→ **Work order**
For each line of the listing that includes the word "rdec", show the whole line.
*** Begin section ***
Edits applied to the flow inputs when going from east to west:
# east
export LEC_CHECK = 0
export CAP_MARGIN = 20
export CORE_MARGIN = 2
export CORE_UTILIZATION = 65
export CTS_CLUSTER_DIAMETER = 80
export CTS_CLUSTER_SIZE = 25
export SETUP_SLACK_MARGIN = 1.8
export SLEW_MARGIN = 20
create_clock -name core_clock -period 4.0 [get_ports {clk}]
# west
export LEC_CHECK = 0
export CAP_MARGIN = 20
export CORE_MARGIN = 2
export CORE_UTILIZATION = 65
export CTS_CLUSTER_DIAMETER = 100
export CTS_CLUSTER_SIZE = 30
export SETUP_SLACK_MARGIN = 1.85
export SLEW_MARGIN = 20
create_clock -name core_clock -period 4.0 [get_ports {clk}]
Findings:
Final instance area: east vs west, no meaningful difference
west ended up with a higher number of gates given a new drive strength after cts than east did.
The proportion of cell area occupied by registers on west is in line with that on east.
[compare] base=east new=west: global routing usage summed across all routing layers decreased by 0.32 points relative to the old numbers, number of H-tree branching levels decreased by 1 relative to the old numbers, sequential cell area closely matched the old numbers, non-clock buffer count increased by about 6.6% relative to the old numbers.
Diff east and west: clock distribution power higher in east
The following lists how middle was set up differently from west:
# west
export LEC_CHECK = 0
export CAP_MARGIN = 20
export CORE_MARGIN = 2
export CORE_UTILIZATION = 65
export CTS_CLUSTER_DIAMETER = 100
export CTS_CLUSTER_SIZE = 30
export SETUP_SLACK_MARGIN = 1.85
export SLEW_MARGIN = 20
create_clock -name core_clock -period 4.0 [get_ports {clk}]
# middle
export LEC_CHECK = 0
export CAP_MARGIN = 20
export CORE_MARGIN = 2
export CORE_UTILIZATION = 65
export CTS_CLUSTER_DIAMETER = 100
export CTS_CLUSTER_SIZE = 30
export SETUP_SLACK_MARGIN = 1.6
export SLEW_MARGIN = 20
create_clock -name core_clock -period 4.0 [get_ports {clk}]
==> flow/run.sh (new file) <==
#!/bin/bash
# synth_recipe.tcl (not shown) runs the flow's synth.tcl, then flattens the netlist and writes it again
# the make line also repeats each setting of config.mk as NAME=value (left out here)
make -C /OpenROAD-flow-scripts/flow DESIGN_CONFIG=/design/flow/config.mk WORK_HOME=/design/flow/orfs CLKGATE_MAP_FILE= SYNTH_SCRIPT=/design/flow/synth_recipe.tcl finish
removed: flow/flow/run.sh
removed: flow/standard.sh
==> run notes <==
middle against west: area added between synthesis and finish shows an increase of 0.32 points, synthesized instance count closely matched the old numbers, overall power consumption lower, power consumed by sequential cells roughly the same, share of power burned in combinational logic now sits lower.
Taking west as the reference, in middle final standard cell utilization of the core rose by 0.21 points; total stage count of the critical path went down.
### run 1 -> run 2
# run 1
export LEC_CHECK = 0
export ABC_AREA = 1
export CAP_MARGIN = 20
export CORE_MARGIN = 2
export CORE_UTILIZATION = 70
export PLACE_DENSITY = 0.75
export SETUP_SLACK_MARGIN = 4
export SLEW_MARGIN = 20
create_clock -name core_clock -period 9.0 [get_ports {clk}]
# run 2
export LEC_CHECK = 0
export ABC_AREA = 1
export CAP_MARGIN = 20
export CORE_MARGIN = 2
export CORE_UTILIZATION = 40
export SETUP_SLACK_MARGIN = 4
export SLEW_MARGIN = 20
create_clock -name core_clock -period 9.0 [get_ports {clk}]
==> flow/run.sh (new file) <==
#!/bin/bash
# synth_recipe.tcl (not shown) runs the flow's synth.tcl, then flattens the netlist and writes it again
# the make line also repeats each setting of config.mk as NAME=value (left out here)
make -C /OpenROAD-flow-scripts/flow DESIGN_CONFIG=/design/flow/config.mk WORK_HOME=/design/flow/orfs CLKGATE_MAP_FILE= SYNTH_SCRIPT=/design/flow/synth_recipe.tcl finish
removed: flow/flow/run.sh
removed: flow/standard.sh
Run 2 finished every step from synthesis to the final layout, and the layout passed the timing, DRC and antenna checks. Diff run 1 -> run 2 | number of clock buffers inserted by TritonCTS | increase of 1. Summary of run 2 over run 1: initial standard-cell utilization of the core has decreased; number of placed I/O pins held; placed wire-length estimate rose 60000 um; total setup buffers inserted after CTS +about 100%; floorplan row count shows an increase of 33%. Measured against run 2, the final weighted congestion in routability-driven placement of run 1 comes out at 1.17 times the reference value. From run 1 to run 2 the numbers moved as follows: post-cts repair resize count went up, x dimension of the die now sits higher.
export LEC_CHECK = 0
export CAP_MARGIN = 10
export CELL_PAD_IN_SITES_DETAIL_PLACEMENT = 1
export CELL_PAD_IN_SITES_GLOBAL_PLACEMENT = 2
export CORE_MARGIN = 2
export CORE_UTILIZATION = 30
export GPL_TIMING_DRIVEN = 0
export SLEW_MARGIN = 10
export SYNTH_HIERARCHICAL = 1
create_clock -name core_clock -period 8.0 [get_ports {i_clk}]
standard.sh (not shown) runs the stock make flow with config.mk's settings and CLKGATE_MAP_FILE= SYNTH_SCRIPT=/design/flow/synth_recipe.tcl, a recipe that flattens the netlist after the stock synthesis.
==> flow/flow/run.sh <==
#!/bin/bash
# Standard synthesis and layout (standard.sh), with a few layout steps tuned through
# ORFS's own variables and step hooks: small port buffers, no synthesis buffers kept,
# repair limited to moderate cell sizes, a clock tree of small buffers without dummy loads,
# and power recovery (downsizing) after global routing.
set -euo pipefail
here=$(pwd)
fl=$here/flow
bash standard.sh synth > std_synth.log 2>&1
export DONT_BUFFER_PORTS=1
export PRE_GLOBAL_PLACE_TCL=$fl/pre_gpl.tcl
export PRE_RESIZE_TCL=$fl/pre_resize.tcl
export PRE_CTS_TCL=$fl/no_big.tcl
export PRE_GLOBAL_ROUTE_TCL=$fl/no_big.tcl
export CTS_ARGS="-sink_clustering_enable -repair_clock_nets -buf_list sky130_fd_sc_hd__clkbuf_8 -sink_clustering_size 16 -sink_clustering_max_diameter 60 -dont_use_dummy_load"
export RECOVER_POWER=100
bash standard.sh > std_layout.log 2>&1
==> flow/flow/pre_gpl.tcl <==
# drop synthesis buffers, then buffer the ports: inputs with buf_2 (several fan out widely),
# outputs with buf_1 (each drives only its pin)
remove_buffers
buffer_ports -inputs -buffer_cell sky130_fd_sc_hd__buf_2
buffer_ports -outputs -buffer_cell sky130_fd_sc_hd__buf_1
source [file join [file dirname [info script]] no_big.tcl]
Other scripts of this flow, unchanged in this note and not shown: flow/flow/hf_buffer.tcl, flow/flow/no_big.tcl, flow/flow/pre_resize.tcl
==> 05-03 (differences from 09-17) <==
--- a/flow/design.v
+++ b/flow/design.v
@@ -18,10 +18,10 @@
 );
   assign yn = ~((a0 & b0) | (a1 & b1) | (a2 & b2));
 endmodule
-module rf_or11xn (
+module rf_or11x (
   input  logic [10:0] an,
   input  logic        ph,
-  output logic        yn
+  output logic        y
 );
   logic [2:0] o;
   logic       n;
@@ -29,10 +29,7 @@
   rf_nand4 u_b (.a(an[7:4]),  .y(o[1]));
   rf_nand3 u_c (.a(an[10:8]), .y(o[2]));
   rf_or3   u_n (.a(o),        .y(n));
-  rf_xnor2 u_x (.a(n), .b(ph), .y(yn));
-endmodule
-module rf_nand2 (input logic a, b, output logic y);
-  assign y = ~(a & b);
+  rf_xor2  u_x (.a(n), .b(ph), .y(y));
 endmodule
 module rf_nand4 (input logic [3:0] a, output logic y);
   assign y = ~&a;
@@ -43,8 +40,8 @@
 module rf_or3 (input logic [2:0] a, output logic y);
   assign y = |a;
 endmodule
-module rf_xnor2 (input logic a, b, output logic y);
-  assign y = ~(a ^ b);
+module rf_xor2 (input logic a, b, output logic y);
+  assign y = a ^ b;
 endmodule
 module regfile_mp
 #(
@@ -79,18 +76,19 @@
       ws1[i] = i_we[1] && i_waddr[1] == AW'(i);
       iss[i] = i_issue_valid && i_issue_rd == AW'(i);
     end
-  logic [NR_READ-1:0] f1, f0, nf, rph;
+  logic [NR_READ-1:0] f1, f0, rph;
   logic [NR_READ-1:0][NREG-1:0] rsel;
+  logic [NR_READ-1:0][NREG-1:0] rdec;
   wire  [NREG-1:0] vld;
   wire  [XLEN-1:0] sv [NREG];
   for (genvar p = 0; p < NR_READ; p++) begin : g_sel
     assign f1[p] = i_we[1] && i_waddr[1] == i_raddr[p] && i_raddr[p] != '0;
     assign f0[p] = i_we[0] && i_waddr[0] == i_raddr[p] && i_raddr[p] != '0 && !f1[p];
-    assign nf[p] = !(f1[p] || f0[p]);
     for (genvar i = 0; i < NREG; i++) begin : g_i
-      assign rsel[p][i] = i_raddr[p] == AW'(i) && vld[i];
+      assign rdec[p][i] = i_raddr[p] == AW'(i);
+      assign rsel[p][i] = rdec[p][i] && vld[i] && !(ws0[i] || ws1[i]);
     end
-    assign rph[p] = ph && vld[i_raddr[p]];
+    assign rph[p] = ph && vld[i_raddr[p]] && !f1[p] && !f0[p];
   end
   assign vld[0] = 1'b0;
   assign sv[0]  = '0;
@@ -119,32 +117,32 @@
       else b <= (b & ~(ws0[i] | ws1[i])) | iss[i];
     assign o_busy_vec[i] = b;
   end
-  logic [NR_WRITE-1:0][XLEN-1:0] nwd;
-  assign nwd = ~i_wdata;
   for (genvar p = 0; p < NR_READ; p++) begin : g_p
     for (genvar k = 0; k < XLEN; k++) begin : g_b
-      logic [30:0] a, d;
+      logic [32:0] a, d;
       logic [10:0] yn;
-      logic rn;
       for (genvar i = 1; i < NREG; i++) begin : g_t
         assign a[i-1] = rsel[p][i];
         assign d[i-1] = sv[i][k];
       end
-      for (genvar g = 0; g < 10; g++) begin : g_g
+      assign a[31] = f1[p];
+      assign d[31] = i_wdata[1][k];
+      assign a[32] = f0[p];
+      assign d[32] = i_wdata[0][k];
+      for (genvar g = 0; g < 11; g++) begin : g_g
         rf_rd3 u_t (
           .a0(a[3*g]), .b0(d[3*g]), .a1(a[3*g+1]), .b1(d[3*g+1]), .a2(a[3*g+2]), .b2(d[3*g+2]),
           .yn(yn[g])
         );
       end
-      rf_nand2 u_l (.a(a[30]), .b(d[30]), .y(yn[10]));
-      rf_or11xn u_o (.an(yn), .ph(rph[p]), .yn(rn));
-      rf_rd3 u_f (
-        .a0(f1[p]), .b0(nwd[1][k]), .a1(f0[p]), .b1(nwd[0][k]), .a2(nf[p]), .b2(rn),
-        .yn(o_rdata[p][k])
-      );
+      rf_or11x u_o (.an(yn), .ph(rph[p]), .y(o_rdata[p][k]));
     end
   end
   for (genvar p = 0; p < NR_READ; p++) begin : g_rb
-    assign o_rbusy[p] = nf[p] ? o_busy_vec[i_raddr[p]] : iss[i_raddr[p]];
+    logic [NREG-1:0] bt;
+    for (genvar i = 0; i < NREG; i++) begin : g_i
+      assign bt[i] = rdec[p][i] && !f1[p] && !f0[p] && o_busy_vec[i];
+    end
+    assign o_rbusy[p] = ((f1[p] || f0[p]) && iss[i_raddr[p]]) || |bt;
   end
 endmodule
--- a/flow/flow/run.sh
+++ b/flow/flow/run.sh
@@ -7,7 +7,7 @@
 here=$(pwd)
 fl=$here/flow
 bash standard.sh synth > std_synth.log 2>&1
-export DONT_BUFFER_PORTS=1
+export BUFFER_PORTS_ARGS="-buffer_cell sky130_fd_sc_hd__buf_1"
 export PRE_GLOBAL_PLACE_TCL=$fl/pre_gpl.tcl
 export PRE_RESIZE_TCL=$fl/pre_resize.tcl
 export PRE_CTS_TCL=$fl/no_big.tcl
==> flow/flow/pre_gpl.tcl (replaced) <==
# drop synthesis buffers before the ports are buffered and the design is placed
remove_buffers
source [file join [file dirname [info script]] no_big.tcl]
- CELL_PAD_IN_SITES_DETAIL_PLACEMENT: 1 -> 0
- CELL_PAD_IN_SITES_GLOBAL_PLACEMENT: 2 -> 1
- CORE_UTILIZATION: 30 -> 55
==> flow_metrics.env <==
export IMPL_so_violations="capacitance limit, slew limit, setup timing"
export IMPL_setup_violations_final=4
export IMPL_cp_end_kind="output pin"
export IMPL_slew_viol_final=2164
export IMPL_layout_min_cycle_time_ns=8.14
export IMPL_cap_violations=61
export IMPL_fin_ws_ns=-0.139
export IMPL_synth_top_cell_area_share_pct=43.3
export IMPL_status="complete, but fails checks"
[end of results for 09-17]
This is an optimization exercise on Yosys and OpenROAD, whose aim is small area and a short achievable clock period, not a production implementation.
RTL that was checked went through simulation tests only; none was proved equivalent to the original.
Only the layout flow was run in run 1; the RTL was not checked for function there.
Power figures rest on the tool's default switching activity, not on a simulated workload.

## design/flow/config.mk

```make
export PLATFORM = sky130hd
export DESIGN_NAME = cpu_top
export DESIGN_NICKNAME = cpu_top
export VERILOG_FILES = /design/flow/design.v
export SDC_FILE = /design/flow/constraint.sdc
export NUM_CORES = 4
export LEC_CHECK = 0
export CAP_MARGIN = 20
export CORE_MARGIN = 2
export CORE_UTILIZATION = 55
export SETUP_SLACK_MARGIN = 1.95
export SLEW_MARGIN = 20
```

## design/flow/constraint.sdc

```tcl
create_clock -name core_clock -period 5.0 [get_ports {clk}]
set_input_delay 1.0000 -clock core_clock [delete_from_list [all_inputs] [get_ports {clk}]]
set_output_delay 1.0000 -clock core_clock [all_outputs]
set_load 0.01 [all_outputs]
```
*** End section ***
→ **Solution to the exercise**
+  logic [NR_READ-1:0][NREG-1:0] rdec;
+      assign rdec[p][i] = i_raddr[p] == AW'(i);
+      assign rsel[p][i] = rdec[p][i] && vld[i] && !(ws0[i] || ws1[i]);
+      assign bt[i] = rdec[p][i] && !f1[p] && !f0[p] && o_busy_vec[i];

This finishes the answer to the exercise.